**Your task:** First find the line with "activityT accum;" in the entries below, then set down exactly every line through the line with "level = thresholdLevels[2];", that line included.

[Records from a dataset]
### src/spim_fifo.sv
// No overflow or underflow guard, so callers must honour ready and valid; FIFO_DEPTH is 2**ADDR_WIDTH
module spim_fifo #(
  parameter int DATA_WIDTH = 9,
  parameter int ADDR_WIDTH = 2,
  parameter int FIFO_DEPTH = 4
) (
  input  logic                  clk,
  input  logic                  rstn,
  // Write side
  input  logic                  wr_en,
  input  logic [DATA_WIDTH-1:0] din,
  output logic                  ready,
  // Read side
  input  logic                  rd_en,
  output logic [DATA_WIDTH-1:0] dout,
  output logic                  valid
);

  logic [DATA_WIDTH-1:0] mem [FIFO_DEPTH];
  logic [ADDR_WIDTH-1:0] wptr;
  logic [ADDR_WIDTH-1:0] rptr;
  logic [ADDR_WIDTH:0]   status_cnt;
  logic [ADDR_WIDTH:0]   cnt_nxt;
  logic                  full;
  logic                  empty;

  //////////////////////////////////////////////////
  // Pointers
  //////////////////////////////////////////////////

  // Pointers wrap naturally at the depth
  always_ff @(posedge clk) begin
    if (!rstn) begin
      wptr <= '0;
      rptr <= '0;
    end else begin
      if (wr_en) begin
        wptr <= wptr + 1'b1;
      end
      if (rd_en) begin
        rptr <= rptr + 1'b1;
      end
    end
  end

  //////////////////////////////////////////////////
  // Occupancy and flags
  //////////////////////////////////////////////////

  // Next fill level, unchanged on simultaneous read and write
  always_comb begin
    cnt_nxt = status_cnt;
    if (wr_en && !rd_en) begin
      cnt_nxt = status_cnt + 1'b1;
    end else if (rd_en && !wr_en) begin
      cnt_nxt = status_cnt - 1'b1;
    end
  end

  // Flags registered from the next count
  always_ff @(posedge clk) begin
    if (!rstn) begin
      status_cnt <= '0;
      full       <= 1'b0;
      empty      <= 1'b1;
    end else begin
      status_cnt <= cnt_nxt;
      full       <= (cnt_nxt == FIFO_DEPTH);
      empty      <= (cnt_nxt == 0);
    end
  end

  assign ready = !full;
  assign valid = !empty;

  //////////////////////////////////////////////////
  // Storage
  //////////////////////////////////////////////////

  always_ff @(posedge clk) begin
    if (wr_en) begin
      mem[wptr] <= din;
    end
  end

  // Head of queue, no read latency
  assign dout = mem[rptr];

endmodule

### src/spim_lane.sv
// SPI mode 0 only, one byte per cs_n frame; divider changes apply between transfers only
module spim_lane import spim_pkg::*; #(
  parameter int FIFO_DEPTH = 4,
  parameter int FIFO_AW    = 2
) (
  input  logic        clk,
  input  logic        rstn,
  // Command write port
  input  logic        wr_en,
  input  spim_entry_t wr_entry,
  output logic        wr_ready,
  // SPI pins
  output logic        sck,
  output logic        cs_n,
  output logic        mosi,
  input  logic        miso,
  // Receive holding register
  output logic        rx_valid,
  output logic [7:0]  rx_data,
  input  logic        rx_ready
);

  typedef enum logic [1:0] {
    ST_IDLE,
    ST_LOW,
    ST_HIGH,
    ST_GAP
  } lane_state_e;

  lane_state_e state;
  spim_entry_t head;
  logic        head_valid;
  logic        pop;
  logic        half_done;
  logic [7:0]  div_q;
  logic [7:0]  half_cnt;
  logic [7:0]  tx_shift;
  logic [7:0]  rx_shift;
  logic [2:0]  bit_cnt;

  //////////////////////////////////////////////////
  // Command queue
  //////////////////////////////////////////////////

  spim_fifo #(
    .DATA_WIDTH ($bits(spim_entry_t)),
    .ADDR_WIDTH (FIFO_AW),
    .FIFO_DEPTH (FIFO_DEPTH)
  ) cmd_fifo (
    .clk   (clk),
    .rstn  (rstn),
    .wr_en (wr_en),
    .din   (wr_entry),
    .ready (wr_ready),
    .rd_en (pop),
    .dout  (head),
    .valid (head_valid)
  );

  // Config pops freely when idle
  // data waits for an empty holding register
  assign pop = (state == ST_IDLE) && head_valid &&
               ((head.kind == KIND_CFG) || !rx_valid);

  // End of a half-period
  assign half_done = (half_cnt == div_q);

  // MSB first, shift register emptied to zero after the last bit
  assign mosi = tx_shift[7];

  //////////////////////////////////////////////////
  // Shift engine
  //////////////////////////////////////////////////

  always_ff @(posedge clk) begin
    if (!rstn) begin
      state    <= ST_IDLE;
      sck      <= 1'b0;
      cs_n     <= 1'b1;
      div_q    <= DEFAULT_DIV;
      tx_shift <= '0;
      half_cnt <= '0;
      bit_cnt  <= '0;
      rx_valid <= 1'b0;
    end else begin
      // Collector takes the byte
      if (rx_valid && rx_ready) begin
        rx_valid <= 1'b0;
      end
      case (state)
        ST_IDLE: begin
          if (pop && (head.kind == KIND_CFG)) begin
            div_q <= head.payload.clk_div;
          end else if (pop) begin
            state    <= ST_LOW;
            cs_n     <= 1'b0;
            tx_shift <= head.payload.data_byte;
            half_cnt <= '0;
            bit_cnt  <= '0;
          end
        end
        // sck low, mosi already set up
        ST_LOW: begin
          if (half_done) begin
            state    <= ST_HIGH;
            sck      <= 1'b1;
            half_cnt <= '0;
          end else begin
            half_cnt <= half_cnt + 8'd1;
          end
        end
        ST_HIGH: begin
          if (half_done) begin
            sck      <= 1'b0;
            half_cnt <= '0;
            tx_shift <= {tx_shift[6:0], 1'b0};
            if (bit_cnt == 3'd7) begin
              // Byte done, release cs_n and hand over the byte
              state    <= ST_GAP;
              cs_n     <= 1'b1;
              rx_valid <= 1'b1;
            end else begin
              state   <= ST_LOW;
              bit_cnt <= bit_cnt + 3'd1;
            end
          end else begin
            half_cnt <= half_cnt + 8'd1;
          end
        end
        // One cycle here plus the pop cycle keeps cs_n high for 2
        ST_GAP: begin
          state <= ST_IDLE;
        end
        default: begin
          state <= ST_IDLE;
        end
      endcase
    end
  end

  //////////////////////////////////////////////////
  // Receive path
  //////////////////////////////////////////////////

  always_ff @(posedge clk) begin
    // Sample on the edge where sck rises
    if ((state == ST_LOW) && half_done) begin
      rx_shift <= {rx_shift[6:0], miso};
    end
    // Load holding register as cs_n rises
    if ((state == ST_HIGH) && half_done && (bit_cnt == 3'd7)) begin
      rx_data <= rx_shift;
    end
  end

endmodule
---
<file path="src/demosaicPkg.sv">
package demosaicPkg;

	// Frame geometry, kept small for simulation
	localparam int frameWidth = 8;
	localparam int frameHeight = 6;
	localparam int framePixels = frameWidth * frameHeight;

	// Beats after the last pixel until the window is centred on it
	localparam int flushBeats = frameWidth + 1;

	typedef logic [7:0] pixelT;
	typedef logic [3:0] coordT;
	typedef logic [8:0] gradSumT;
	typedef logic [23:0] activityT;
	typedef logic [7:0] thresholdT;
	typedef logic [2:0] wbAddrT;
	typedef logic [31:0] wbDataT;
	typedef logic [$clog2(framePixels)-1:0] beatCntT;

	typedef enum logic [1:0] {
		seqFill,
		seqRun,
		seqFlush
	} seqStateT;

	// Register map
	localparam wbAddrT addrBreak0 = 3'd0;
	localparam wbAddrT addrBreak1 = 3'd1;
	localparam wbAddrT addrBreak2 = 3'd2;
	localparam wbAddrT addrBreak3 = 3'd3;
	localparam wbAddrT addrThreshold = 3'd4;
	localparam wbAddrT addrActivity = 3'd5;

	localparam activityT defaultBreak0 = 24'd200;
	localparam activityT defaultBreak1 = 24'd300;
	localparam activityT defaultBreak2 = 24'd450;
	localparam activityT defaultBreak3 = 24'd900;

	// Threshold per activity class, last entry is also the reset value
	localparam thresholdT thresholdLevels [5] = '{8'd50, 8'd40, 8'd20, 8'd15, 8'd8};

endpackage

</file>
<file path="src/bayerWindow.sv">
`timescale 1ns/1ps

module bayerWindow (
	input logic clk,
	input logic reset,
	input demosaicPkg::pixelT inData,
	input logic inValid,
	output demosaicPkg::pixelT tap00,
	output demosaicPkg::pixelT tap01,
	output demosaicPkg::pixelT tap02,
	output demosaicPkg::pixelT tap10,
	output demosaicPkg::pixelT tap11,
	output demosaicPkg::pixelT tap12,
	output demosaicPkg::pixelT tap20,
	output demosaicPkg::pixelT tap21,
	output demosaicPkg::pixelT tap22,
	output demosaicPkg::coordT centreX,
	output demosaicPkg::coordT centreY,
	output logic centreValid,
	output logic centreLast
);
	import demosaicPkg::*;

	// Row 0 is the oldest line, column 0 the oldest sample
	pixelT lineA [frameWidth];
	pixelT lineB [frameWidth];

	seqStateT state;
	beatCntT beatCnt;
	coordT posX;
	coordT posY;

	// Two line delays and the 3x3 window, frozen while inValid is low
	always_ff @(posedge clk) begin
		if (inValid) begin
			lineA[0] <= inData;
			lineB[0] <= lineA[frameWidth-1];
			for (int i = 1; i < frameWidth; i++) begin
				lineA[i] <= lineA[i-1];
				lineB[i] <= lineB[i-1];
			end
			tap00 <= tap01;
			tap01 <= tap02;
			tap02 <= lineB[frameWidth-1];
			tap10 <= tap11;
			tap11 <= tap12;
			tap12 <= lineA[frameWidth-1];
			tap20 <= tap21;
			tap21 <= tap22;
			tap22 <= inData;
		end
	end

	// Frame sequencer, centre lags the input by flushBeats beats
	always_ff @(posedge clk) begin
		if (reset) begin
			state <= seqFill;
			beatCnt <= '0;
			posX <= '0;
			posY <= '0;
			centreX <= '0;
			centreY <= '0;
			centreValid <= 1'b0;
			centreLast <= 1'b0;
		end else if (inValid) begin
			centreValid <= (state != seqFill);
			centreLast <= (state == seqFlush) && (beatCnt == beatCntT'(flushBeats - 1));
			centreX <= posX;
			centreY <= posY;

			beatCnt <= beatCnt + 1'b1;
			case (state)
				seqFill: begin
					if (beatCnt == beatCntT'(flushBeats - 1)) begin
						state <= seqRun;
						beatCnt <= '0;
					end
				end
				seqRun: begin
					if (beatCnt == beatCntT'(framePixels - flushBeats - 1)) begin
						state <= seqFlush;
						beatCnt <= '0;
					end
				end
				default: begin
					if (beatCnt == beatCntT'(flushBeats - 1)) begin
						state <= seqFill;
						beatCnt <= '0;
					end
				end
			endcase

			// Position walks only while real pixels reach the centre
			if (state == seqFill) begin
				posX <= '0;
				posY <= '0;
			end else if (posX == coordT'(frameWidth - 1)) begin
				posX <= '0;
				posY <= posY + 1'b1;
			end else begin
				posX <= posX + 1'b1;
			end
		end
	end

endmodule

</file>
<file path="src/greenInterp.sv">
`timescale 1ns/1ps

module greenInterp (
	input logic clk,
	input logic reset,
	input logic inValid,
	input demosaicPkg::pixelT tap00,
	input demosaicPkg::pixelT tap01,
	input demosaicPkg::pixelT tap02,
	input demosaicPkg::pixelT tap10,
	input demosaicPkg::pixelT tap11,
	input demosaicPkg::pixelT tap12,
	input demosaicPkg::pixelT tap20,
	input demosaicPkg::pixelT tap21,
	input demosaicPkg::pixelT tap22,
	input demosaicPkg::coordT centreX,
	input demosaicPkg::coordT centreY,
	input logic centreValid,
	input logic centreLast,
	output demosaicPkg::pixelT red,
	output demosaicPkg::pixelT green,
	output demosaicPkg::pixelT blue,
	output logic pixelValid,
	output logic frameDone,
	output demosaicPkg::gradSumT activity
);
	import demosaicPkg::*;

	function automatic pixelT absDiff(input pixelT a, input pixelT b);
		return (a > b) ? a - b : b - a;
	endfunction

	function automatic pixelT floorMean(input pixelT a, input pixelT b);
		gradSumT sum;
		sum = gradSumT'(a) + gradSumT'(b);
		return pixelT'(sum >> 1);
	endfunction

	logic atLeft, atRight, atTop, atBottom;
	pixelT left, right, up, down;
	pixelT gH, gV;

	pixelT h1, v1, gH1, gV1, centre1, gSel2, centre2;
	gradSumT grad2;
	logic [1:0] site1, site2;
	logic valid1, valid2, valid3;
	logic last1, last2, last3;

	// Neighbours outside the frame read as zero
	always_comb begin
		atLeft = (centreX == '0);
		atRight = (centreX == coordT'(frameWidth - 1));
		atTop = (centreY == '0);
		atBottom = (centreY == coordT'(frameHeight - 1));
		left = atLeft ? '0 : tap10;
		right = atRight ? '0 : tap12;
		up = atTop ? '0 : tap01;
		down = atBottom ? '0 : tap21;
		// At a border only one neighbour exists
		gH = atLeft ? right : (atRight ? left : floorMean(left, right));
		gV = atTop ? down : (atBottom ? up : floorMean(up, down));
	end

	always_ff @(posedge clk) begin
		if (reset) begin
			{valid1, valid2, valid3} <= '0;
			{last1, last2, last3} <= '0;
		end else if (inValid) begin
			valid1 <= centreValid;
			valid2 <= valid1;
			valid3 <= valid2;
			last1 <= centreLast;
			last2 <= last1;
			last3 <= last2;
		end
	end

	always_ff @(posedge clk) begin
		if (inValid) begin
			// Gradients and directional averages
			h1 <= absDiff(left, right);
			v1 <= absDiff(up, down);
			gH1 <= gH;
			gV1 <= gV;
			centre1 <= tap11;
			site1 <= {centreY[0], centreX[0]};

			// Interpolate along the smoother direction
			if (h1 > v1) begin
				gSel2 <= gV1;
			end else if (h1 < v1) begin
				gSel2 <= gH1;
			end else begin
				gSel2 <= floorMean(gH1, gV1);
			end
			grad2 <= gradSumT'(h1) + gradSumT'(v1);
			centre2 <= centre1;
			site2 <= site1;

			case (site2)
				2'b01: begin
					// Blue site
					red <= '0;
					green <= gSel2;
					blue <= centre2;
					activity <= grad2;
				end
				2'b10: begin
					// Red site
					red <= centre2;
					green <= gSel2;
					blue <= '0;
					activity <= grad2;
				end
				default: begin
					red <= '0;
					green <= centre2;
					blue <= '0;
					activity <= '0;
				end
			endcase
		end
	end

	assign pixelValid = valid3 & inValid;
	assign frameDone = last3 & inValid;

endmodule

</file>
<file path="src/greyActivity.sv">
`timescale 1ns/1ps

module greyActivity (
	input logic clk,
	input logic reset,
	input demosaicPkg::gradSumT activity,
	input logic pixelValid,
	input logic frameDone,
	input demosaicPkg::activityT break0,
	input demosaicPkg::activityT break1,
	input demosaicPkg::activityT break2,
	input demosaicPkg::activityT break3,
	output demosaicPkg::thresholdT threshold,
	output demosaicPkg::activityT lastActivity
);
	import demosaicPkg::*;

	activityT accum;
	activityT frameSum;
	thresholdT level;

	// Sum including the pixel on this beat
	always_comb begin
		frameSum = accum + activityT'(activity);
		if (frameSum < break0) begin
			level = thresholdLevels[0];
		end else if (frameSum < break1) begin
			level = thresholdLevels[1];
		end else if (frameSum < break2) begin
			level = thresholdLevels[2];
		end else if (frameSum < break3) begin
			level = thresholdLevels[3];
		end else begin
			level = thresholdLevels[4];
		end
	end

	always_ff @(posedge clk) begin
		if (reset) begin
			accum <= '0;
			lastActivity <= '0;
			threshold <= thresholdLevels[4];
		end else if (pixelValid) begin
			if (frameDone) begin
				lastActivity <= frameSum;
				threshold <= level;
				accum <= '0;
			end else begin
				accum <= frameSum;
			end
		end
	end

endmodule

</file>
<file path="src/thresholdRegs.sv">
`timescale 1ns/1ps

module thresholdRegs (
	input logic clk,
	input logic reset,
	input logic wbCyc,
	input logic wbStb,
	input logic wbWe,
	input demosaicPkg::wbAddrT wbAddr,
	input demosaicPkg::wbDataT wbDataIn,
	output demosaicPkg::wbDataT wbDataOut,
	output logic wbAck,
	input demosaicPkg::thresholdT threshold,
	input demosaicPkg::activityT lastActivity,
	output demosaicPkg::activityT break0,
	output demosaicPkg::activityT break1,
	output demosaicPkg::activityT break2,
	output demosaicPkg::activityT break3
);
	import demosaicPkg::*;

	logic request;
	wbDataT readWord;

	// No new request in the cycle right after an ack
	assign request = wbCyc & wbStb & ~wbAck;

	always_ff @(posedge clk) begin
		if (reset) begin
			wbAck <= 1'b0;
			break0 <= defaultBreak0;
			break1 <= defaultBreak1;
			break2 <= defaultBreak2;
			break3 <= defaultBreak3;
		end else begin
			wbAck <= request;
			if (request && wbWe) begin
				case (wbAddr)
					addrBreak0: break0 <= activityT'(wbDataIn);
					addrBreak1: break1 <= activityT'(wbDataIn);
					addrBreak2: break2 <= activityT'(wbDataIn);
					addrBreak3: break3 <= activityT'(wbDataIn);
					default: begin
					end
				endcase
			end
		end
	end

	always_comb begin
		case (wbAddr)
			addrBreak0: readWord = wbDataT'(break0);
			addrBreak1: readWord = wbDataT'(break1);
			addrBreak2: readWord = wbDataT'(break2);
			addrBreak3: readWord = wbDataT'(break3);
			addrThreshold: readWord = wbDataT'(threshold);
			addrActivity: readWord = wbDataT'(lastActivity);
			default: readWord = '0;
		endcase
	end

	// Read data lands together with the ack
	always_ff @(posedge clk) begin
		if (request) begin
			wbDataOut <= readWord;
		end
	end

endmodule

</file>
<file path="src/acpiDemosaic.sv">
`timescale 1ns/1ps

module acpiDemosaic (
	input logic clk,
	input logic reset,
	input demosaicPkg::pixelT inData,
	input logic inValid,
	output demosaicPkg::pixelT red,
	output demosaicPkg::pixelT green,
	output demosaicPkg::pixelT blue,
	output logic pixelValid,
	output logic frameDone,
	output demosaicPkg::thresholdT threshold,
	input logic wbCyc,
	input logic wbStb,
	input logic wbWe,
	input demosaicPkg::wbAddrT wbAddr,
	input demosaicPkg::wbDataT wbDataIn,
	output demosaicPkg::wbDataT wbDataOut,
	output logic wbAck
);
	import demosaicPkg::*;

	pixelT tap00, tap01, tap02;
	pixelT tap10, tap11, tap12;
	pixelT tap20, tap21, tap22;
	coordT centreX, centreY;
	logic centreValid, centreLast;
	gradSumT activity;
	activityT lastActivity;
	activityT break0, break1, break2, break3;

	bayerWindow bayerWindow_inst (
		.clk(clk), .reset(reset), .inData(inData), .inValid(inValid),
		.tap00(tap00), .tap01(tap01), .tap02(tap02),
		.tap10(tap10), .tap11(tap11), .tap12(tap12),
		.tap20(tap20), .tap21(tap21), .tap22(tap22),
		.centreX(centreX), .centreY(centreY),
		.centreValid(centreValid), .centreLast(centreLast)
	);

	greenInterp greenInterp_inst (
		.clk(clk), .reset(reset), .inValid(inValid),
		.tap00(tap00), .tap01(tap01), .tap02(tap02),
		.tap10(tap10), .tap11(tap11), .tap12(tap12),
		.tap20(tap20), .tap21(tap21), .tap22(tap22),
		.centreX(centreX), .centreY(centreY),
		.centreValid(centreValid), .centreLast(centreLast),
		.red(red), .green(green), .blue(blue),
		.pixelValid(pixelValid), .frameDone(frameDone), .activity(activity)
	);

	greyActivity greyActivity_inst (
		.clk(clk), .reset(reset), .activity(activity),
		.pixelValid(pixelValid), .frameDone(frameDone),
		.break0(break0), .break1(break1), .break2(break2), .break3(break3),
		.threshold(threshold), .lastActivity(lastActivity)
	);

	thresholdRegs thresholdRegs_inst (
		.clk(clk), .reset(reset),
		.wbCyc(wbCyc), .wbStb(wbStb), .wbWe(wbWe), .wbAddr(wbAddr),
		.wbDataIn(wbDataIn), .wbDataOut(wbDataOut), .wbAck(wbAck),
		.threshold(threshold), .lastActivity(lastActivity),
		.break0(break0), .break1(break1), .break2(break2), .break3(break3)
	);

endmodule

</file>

**Your response:**
	activityT accum;
	activityT frameSum;
	thresholdT level;

	// Sum including the pixel on this beat
	always_comb begin
		frameSum = accum + activityT'(activity);
		if (frameSum < break0) begin
			level = thresholdLevels[0];
		end else if (frameSum < break1) begin
			level = thresholdLevels[1];
		end else if (frameSum < break2) begin
			level = thresholdLevels[2];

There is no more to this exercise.